07
April
2022
|
11:00 AM
America/New_York

‘If I am an impostor, what is the worst that might happen?’

Author and MacArthur Fellow Hanif Abdurraqib speaks with Morrill Scholarship Program students

Earlier this week, Columbus-born author Hanif Abdurraqib participated in a virtual Q&A in honor of the Morrill Scholarship Program’s 40th anniversary. The program awards scholarships to academically talented students who are actively engaged in diversity-based leadership, service and social justice activities.  

Abdurraqib spoke with Marcus Jackson, associate professor in the Department of English, read a passage from an upcoming work and answered questions from the audience. 

“I never really thought about writing as a lifestyle,” Abdurraqib said. “I always thought about it as a way to exit the life I had, to be carried away elsewhere.”

This perspective brought questions about his approach to his audience. The author said he hardly thinks of his audience anymore.

“Once you do the work and put it out into the world, you don’t have access to it any longer,” he said. “While I have immense gratitude for folks who spend time with my work, I don’t know if there’s a single thing or even a handful of things that I hope people will gain from my writing – other than, perhaps, a more generous outlook on something that existed in one way for the reader and could now exist in another way.”

It was this notion, of a subject representing multiple things, that Abdurraqib and Jackson discussed most in-depth. The excerpt Abdurraqib shared began with an observation about professional basketball player LeBron James’ graying beard. From there, the passage unspooled into a rumination on age, baldness and mortality.

Sports, he said, offer a narrative framework that is useful for writing.

“I need to have a grounding point. A home base, if you will. If you get too far out, you’re vulnerable. You need to have a home base you can run back to. That’s what I use sports for here,” Abdurraqib said.

Continuing with this line of thought, Jackson offered that familiarity with sports trains the brain to plan for failure, in life and in writing.

“You plan for options in the play,” he said.

It is this flexibility that Abdurraqib said is essential to develop. When asked about advice for fellow writers, he said, “it depends on what that person wants out of that journey. So, the best advice I have is: Define what you want out of this journey. And then make clear to yourself that whatever you want can be malleable.

“Be honest with yourself about not only what you want, but what is acceptable,” he continued. “And then build a plan that can endure disappointments.”

A discussion about impostor syndrome led to a candid reflection from the author. It may have been hard for viewers to believe that a writer as accomplished as Abdurraqib, whose work has been published in Pen American, Vinyl, Pitchfork, The New Yorker and The New York Times, and who has won a Lenore Marshall Prize and a MacArthur Foundation Fellowship, still grapples with impostor syndrome.
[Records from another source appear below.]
## src/rtl/hs_src_ctrl.sv

```systemverilog
// ---------------------------------------------------------------------------
// hs_src_ctrl
//
// Source side of a four-phase req/ack handshake. It carries one multi-bit
// word into another clock domain. A word is taken from a local valid/ready
// producer and held on bus_data. req is then raised and sequenced against the
// far-end acknowledge. That acknowledge is brought into clk through a
// SYNC_STAGES flop chain. Each handshake phase is guarded by an optional
// timeout. When the timeout expires, req is dropped and the sticky err flag
// is raised.
//
// Parameters:
//   DATA_WIDTH      width of the transferred word
//   SYNC_STAGES     flops in the ack synchronizer (2 or more)
//   TIMEOUT_CYCLES  cycles allowed per handshake phase, 0 disables the timeout
//
// Ports:
//   clk        source-domain clock
//   rst        asynchronous reset, active-low
//   in_valid   producer has a word
//   in_data    producer word
//   in_ready   controller accepts a word this cycle (high only in IDLE)
//   ack_async  far-end acknowledge, asynchronous to clk
//   req        handshake request (registered)
//   bus_data   word held for the far end (registered)
//   xfer_done  one-cycle pulse when a handshake completes normally
//   err_clr    clears err at the next edge
//   err        sticky timeout flag
//   busy       high whenever the controller is not in IDLE
// ---------------------------------------------------------------------------
module hs_src_ctrl #(
  parameter int DATA_WIDTH     = 8,
  parameter int SYNC_STAGES    = 2,
  parameter int TIMEOUT_CYCLES = 255
) (
  input  logic                  clk,
  input  logic                  rst,
  input  logic                  in_valid,
  input  logic [DATA_WIDTH-1:0] in_data,
  output logic                  in_ready,
  input  logic                  ack_async,
  output logic                  req,
  output logic [DATA_WIDTH-1:0] bus_data,
  output logic                  xfer_done,
  input  logic                  err_clr,
  output logic                  err,
  output logic                  busy
);

  // The counter keeps at least one bit so that the design still elaborates
  // when the timeout is disabled. In that case the counter value is never
  // used.
  localparam int              CNT_W      = (TIMEOUT_CYCLES > 0) ? $clog2(TIMEOUT_CYCLES + 1) : 1;
  localparam bit              TIMEOUT_EN = (TIMEOUT_CYCLES > 0);
  localparam logic [CNT_W-1:0] CNT_LAST  = (TIMEOUT_CYCLES > 0) ? CNT_W'(TIMEOUT_CYCLES - 1) : '0;

  typedef enum logic [1:0] {
    IDLE     = 2'd0,
    REQ_HI   = 2'd1,
    REQ_LO   = 2'd2,
    ERR_WAIT = 2'd3
  } state_t;

  // -------------------------------------------------------------------------
  // ack synchronizer: stage 0 samples the asynchronous input. The FSM only
  // ever looks at the last stage.
  // -------------------------------------------------------------------------
  logic [SYNC_STAGES-1:0] ack_sync_reg;
  logic                   ack_s;

  always_ff @(posedge clk or negedge rst) begin
    if (!rst) begin
      ack_sync_reg <= '0;
    end else begin
      ack_sync_reg <= {ack_sync_reg[SYNC_STAGES-2:0], ack_async};
    end
  end

  assign ack_s = ack_sync_reg[SYNC_STAGES-1];

  // -------------------------------------------------------------------------
  // Handshake FSM
  // -------------------------------------------------------------------------
  state_t                  state_reg, state_next;
  logic                    req_reg, req_next;
  logic [DATA_WIDTH-1:0]   bus_data_reg, bus_data_next;
  logic                    xfer_done_reg, xfer_done_next;
  logic                    err_reg, err_next;
  logic [CNT_W-1:0]        cnt_reg, cnt_next;
  logic                    at_limit;
  logic                    timeout_hit;

  // The counter holds the number of edges already spent in the current
  // phase. When it reads TIMEOUT_CYCLES-1 and the phase still has not
  // ended, the next edge is edge number TIMEOUT_CYCLES of the phase.
  assign at_limit = TIMEOUT_EN && (cnt_reg == CNT_LAST);

  always_comb begin
    state_next     = state_reg;
    req_next       = req_reg;
    bus_data_next  = bus_data_reg;
    xfer_done_next = 1'b0;
    err_next       = err_reg;
    cnt_next       = cnt_reg;
    timeout_hit    = 1'b0;

    if (err_clr) begin
      err_next = 1'b0;
    end

    case (state_reg)
      IDLE: begin
        if (in_valid) begin
          bus_data_next = in_data;
          req_next      = 1'b1;
          cnt_next      = '0;
          state_next    = REQ_HI;
        end
      end
      REQ_HI: begin
        // The normal exit is checked first, so it takes precedence over a
        // timeout that falls in the same cycle.
        if (ack_s) begin
          req_next   = 1'b0;
          cnt_next   = '0;
          state_next = REQ_LO;
        end else if (at_limit) begin
          timeout_hit = 1'b1;
        end else begin
          cnt_next = cnt_reg + CNT_W'(1);
        end
      end
      REQ_LO: begin
        if (!ack_s) begin
          xfer_done_next = 1'b1;
          cnt_next       = '0;
          state_next     = IDLE;
        end else if (at_limit) begin
          timeout_hit = 1'b1;
        end else begin
          cnt_next = cnt_reg + CNT_W'(1);
        end
      end
      ERR_WAIT: begin
        // Wait for the far end to release ack, so that the next request
        // starts from a clean low-low state.
        if (!ack_s) begin
          state_next = IDLE;
        end
      end
      default: begin
        req_next   = 1'b0;
        cnt_next   = '0;
        state_next = IDLE;
      end
    endcase

    // A timeout sets err even when err_clr is high in the same cycle.
    if (timeout_hit) begin
      req_next   = 1'b0;
      err_next   = 1'b1;
      cnt_next   = '0;
      state_next = ERR_WAIT;
    end
  end

  always_ff @(posedge clk or negedge rst) begin
    if (!rst) begin
      state_reg     <= IDLE;
      req_reg       <= 1'b0;
      bus_data_reg  <= '0;
      xfer_done_reg <= 1'b0;
      err_reg       <= 1'b0;
      cnt_reg       <= '0;
    end else begin
      state_reg     <= state_next;
      req_reg       <= req_next;
      bus_data_reg  <= bus_data_next;
      xfer_done_reg <= xfer_done_next;
      err_reg       <= err_next;
      cnt_reg       <= cnt_next;
    end
  end

  assign in_ready  = (state_reg == IDLE);
  assign busy      = (state_reg != IDLE);
  assign req       = req_reg;
  assign bus_data  = bus_data_reg;
  assign xfer_done = xfer_done_reg;
  assign err       = err_reg;

endmodule

```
“I’m an anxious person, I have an anxiety disorder, so to live a life believing oneself to be an impostor is almost baked into my DNA,” he said. “But the thing I constantly challenge myself on is: If I am an impostor, what is the worst that might happen? What is the worst that might happen in my work?”

Appropriately, the dialogue ended with a question about knowing when a work is finished. Abdurraqib argued that works are never done, and this open-endedness allows for further creative exploration in future endeavors. The works, he said, are never finished with him, either, and he revels in that feeling.

“So instead of asking the question, ‘Have I finished this?’ I return to the idea of: ‘Have I done the best that I can with the tools I have in this moment?’ That’s a way better question for me.”